**WHAT IS BEING ASKED**
Using the records below, write out again exactly the lines that begin at the line containing "File: src/hdl/bscu_pkg.sv" and end at the line containing "logic [COEF_W-1:0] sens_temp_coef;", and no other lines.
*** Opening DATA TO PROCESS ***
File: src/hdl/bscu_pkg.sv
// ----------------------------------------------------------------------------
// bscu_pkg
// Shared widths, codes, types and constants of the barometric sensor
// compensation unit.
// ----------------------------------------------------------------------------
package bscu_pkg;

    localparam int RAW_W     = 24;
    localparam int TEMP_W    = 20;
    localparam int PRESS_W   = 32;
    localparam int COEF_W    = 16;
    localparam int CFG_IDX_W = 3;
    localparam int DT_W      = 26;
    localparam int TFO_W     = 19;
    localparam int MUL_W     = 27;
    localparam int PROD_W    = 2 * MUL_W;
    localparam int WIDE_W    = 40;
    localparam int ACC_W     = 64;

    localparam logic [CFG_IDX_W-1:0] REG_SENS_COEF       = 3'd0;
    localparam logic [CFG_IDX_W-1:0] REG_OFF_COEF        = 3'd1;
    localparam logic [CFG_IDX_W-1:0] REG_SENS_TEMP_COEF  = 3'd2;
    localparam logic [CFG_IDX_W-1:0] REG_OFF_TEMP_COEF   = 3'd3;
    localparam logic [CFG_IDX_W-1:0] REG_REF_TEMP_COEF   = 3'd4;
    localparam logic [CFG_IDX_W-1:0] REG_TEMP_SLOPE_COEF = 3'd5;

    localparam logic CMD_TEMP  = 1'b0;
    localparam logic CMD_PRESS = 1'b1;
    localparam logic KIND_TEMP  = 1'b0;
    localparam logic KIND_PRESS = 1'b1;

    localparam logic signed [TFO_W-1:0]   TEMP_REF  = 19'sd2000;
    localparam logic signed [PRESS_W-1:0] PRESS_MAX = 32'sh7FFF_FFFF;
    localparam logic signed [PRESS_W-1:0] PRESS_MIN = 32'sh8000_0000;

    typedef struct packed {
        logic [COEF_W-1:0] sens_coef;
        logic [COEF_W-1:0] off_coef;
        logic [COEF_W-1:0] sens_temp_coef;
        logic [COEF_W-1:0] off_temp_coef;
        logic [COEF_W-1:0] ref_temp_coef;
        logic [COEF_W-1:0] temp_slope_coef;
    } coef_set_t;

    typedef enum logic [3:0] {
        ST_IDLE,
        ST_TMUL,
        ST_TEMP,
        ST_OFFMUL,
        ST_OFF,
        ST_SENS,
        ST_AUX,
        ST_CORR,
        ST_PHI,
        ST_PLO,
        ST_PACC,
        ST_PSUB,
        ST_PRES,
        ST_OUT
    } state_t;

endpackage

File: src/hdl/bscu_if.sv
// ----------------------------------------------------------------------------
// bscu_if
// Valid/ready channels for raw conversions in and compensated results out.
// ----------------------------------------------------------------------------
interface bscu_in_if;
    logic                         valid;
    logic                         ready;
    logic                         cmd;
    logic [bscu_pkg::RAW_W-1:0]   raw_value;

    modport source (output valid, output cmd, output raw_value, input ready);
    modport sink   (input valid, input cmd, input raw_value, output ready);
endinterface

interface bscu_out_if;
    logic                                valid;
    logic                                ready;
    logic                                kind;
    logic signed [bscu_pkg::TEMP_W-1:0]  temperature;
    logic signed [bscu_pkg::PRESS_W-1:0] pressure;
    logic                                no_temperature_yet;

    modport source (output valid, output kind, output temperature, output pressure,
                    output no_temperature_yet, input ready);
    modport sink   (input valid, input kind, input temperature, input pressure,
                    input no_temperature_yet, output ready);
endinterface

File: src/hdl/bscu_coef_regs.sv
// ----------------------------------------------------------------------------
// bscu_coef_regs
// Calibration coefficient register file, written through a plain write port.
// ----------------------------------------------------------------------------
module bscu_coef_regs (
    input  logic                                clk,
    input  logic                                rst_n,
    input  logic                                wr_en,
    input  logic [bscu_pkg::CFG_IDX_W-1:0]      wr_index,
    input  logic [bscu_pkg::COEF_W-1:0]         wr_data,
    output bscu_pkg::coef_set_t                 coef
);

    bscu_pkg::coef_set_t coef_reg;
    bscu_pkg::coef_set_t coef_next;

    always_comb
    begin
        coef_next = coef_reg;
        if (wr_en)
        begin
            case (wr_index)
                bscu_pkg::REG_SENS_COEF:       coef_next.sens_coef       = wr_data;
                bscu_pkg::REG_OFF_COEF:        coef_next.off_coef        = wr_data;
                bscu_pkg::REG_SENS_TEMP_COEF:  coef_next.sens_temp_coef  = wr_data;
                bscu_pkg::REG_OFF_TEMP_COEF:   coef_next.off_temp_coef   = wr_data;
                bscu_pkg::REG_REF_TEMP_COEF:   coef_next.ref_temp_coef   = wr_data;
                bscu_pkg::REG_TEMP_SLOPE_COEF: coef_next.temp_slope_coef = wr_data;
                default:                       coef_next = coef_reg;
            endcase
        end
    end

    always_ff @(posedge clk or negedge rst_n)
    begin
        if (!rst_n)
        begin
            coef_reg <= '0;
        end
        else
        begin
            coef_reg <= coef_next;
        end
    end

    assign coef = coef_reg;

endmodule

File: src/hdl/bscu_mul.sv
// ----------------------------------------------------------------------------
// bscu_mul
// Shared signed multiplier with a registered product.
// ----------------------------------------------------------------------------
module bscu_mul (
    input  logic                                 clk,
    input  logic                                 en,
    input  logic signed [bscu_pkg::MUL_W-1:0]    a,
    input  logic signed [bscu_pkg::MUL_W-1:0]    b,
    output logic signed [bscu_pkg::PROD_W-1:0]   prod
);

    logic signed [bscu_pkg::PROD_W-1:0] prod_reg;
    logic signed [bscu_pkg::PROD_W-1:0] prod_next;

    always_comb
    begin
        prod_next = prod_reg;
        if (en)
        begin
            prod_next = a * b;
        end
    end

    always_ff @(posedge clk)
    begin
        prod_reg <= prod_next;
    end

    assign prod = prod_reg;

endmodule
*** Closing DATA TO PROCESS ***
*** Opening DATA TO PROCESS ***
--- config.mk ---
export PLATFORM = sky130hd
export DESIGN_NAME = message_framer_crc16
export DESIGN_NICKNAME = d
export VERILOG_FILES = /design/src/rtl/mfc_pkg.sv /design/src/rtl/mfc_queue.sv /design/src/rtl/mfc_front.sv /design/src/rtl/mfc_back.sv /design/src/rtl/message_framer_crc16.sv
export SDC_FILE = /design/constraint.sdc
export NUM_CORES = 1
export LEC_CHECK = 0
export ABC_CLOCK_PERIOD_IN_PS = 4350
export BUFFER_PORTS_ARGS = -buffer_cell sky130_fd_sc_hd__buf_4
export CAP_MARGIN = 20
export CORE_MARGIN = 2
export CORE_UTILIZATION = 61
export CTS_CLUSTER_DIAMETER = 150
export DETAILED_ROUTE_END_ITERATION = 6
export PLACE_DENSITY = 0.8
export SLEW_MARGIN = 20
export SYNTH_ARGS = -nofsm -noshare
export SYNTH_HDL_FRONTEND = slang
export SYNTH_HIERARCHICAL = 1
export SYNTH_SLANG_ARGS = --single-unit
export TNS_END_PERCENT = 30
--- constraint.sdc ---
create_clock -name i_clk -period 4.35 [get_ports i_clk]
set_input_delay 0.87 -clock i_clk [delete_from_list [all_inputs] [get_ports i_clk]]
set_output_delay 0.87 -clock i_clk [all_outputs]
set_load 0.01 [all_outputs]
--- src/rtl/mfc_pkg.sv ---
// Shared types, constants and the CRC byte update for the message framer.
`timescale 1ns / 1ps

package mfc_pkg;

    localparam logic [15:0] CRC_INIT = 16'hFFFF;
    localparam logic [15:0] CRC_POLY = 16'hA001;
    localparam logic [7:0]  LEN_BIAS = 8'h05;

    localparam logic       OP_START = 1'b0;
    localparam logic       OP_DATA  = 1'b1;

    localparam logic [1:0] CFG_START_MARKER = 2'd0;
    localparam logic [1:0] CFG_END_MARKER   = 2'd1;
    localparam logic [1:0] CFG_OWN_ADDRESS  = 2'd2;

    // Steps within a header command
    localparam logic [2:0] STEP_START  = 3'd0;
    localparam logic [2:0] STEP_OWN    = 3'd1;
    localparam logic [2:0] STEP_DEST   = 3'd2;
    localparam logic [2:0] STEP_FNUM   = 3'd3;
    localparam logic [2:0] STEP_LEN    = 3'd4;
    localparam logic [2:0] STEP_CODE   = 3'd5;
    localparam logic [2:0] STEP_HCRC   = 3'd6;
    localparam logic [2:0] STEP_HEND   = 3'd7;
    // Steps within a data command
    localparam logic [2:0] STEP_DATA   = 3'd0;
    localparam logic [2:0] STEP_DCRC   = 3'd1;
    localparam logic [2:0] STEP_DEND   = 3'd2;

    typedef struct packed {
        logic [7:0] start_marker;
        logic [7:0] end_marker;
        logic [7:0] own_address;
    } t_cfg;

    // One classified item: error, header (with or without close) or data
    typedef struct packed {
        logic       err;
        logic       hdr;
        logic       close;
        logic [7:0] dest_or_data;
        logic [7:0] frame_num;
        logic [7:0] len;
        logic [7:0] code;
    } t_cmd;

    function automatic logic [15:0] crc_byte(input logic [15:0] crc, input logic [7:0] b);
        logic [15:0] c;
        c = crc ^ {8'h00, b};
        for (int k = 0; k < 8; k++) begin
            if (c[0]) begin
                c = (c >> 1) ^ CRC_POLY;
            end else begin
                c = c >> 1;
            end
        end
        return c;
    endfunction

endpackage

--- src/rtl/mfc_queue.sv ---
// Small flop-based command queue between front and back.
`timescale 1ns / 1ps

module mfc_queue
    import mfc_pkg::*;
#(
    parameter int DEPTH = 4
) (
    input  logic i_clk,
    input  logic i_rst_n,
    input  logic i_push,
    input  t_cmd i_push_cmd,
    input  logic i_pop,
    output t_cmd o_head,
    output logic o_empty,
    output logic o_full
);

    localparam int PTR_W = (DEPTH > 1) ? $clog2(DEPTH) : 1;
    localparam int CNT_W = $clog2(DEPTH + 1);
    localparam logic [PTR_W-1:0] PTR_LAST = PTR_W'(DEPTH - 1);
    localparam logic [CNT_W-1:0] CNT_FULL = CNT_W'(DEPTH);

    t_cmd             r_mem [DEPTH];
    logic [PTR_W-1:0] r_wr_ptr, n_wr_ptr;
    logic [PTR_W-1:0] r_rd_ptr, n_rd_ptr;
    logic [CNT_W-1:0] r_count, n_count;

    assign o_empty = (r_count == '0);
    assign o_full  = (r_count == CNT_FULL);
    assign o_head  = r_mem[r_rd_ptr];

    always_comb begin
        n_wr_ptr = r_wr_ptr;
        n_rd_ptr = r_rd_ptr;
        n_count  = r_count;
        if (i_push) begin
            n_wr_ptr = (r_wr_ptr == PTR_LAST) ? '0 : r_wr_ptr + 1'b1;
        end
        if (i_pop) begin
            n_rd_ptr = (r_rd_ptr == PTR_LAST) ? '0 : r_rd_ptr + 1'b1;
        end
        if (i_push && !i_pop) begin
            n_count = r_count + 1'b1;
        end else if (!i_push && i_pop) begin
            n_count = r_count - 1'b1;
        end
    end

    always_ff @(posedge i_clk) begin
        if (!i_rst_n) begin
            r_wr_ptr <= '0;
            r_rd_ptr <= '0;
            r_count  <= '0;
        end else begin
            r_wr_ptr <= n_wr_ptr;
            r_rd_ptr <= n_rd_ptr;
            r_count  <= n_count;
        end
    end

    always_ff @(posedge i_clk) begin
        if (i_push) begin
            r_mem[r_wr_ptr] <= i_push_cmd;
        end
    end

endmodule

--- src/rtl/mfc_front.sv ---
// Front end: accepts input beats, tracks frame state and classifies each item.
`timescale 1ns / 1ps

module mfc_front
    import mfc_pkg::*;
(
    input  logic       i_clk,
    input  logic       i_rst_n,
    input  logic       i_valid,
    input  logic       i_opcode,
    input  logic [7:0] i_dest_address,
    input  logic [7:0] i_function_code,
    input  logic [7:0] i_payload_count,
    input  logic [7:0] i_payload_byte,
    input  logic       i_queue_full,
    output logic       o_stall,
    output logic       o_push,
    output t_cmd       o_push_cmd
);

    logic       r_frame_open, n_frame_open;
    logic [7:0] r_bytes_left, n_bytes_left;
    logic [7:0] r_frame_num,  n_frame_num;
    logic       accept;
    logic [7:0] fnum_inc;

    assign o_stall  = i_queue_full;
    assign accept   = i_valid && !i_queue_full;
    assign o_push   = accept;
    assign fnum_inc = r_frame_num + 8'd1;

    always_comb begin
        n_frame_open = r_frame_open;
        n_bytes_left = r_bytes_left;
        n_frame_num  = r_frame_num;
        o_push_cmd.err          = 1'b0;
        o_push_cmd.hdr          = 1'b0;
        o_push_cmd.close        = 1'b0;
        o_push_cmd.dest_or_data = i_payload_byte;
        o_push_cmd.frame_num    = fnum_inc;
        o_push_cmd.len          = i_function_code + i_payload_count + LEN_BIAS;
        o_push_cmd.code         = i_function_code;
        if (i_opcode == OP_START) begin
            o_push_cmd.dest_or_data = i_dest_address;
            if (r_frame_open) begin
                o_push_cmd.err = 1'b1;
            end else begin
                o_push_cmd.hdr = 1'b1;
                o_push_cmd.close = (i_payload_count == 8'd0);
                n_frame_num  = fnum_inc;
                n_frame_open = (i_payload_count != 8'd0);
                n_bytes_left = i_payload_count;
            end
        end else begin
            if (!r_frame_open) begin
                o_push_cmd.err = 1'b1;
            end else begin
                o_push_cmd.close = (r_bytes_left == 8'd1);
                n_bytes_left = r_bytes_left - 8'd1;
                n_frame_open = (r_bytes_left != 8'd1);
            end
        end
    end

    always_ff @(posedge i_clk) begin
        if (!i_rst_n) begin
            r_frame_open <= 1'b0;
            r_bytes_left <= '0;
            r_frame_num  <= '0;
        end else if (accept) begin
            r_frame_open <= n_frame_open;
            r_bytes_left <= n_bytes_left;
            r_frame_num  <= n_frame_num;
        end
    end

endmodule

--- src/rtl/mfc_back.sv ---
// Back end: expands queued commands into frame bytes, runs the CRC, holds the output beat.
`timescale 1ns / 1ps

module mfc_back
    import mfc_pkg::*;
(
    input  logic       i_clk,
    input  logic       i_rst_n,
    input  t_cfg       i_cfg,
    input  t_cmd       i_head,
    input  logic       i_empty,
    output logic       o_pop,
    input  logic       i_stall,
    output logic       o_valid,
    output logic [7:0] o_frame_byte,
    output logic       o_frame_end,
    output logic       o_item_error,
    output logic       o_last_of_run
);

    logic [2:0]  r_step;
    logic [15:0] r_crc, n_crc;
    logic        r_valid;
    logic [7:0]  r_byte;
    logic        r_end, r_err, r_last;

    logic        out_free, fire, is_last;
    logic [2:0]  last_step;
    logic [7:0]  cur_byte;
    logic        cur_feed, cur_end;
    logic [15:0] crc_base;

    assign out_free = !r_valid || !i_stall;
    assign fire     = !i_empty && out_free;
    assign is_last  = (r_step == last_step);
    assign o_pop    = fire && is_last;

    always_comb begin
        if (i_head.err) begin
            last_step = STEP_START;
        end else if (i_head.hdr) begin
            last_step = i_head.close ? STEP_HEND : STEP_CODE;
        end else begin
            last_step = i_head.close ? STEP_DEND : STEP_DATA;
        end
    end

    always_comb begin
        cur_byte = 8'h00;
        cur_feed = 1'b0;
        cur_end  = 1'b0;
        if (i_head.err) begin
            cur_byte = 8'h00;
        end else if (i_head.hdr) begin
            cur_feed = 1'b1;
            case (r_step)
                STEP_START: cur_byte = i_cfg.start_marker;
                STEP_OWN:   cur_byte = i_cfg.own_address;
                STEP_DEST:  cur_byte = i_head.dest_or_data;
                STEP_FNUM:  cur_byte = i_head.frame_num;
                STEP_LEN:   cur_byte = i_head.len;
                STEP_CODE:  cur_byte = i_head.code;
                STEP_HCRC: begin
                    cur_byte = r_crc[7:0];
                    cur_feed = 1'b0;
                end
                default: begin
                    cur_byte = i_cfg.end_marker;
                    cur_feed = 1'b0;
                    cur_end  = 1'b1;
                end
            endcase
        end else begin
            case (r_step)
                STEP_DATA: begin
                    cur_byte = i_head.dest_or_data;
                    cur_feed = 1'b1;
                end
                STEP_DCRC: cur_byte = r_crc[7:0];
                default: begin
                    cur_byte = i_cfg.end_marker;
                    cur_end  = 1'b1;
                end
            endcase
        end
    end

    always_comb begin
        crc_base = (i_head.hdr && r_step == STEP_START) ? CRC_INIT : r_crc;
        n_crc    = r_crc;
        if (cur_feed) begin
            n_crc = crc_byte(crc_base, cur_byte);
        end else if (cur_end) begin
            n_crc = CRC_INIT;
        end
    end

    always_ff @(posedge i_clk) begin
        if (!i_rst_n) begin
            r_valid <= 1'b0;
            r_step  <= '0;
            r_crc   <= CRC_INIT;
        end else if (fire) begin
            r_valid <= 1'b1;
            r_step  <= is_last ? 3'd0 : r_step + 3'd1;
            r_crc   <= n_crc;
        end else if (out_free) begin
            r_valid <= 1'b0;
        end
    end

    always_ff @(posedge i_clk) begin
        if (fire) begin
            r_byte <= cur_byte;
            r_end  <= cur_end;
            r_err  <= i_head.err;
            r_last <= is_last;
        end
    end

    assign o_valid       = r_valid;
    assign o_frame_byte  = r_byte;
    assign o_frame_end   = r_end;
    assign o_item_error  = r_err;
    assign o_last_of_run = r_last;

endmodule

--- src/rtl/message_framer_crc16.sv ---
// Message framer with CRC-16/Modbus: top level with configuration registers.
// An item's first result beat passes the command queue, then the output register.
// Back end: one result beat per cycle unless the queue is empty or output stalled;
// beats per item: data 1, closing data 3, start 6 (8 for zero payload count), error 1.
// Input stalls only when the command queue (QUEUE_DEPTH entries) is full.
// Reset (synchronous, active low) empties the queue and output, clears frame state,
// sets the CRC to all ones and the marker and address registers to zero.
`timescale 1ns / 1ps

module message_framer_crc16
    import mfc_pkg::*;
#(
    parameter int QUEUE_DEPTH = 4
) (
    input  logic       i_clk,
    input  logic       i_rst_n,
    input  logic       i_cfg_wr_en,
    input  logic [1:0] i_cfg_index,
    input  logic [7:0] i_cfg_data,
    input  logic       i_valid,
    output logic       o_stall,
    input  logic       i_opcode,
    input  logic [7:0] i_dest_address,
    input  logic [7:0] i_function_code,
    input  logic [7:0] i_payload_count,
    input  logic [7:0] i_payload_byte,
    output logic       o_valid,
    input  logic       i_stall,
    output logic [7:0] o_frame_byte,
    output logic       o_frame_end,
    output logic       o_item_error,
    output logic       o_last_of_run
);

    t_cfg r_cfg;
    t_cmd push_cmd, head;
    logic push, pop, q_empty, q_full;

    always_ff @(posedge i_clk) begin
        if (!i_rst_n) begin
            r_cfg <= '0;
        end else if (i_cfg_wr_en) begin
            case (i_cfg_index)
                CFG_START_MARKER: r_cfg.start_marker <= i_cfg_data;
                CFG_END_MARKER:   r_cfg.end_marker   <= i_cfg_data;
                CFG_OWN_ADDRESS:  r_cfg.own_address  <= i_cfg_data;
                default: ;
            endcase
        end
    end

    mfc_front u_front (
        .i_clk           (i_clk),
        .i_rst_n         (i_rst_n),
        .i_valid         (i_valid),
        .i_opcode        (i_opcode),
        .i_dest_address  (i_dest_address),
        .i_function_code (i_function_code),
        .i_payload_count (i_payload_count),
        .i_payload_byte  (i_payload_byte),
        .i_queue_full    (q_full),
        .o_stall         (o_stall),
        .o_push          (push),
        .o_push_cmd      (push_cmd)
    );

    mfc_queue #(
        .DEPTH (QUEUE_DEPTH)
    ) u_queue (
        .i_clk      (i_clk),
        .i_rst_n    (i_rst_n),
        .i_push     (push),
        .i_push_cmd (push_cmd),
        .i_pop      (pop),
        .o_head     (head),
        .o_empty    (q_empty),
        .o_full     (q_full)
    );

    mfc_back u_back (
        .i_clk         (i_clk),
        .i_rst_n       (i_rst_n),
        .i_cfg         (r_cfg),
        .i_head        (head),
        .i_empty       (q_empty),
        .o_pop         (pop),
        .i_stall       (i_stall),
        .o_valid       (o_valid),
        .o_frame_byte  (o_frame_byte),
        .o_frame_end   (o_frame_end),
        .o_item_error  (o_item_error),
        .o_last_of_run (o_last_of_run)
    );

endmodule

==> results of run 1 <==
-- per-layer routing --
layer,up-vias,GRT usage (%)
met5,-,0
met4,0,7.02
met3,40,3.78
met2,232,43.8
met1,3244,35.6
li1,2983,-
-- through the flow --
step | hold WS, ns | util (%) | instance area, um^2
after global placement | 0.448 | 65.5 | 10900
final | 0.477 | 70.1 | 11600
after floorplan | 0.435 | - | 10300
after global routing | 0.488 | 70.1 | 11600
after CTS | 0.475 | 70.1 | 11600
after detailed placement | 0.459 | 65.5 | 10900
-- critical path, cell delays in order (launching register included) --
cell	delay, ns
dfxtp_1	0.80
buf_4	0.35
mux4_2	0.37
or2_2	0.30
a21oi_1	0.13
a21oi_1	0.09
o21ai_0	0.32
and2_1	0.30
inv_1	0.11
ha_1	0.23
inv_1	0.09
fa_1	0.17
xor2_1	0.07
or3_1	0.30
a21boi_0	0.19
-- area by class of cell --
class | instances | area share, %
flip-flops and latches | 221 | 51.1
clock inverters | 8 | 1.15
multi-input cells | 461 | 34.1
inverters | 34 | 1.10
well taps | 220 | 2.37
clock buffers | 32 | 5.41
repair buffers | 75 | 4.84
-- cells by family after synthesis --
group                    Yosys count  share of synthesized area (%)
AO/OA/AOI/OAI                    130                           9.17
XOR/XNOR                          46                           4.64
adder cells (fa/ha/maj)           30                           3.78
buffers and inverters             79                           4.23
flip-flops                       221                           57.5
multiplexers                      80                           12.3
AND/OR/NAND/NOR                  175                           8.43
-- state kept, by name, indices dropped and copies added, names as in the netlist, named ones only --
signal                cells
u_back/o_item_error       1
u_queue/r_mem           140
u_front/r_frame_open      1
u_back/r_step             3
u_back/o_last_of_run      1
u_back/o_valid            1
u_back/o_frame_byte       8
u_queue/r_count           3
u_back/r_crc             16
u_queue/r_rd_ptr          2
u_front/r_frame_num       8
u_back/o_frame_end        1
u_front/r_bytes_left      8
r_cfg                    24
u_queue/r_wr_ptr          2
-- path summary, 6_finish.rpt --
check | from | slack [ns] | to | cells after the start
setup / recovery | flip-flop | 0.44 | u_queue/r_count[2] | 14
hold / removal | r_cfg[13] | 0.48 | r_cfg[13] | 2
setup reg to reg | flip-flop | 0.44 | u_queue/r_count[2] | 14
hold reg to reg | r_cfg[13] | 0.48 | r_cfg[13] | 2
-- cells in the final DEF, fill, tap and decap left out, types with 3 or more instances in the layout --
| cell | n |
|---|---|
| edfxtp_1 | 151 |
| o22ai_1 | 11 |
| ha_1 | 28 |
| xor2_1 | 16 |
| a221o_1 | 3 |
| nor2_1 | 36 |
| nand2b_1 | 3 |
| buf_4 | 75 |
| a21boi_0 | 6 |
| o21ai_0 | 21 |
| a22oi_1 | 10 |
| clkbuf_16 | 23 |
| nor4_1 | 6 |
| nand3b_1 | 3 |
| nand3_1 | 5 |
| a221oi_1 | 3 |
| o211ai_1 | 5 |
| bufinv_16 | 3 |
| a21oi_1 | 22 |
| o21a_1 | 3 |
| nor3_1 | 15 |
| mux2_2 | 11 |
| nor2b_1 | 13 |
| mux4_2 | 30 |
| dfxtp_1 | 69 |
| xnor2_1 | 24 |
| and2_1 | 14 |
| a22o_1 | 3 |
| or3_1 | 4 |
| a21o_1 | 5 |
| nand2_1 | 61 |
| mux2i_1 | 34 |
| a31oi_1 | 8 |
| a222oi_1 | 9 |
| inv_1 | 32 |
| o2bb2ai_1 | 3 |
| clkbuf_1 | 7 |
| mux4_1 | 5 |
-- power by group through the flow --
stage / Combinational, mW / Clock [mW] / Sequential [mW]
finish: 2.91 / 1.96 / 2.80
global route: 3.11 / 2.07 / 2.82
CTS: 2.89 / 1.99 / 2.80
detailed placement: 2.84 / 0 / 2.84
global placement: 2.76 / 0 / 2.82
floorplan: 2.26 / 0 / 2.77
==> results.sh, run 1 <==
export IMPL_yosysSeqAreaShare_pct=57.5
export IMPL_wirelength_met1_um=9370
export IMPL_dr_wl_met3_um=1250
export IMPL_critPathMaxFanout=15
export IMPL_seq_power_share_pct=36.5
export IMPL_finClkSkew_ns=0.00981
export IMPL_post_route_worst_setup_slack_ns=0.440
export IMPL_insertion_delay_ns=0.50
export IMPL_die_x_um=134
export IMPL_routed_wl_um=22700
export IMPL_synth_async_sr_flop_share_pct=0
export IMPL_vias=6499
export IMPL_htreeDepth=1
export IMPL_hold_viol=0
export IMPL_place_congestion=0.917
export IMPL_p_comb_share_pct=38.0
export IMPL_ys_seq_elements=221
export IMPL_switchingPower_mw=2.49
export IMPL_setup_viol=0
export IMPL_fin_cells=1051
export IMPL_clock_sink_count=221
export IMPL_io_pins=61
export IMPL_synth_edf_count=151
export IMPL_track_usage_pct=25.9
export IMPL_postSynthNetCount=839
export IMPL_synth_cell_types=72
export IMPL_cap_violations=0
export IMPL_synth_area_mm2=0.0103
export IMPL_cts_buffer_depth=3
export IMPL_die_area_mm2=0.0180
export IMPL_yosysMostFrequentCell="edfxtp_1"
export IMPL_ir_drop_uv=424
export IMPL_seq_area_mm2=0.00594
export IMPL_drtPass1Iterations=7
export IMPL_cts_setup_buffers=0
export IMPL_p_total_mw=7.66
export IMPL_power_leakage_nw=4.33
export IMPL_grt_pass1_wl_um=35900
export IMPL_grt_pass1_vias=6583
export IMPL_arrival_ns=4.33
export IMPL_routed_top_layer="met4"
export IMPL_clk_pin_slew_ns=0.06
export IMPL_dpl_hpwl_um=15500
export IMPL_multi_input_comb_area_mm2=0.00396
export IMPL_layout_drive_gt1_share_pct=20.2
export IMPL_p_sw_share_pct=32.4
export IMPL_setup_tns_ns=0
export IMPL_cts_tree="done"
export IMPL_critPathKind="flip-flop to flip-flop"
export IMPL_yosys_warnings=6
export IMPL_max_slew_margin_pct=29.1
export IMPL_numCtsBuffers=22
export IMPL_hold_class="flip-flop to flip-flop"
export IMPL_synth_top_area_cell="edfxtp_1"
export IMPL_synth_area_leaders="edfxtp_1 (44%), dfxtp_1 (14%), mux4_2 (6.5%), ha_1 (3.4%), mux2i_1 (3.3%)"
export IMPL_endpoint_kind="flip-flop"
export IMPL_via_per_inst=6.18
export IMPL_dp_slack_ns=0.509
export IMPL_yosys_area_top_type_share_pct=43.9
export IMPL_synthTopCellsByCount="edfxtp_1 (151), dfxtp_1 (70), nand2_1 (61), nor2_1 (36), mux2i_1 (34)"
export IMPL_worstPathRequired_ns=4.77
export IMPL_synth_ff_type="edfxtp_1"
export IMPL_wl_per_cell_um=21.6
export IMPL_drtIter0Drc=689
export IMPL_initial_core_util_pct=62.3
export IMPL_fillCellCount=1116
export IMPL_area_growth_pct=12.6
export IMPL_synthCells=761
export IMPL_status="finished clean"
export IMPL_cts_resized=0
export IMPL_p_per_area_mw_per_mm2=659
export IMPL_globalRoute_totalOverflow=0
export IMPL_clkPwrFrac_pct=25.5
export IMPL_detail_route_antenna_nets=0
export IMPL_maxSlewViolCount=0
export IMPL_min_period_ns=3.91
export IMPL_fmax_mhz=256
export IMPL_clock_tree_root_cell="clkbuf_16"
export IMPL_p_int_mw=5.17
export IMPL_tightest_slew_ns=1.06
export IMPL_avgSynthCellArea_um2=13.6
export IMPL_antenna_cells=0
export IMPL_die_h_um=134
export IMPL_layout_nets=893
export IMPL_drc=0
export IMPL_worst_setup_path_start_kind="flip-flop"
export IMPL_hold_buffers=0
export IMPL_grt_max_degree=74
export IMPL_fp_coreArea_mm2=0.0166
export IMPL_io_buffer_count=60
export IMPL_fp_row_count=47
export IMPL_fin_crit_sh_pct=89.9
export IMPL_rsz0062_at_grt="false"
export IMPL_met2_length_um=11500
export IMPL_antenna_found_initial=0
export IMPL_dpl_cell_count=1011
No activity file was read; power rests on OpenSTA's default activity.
*** Closing DATA TO PROCESS ***
**REPLY**
File: src/hdl/bscu_pkg.sv
// ----------------------------------------------------------------------------
// bscu_pkg
// Shared widths, codes, types and constants of the barometric sensor
// compensation unit.
// ----------------------------------------------------------------------------
package bscu_pkg;

    localparam int RAW_W     = 24;
    localparam int TEMP_W    = 20;
    localparam int PRESS_W   = 32;
    localparam int COEF_W    = 16;
    localparam int CFG_IDX_W = 3;
    localparam int DT_W      = 26;
    localparam int TFO_W     = 19;
    localparam int MUL_W     = 27;
    localparam int PROD_W    = 2 * MUL_W;
    localparam int WIDE_W    = 40;
    localparam int ACC_W     = 64;

    localparam logic [CFG_IDX_W-1:0] REG_SENS_COEF       = 3'd0;
    localparam logic [CFG_IDX_W-1:0] REG_OFF_COEF        = 3'd1;
    localparam logic [CFG_IDX_W-1:0] REG_SENS_TEMP_COEF  = 3'd2;
    localparam logic [CFG_IDX_W-1:0] REG_OFF_TEMP_COEF   = 3'd3;
    localparam logic [CFG_IDX_W-1:0] REG_REF_TEMP_COEF   = 3'd4;
    localparam logic [CFG_IDX_W-1:0] REG_TEMP_SLOPE_COEF = 3'd5;

    localparam logic CMD_TEMP  = 1'b0;
    localparam logic CMD_PRESS = 1'b1;
    localparam logic KIND_TEMP  = 1'b0;
    localparam logic KIND_PRESS = 1'b1;

    localparam logic signed [TFO_W-1:0]   TEMP_REF  = 19'sd2000;
    localparam logic signed [PRESS_W-1:0] PRESS_MAX = 32'sh7FFF_FFFF;
    localparam logic signed [PRESS_W-1:0] PRESS_MIN = 32'sh8000_0000;

    typedef struct packed {
        logic [COEF_W-1:0] sens_coef;
        logic [COEF_W-1:0] off_coef;
        logic [COEF_W-1:0] sens_temp_coef;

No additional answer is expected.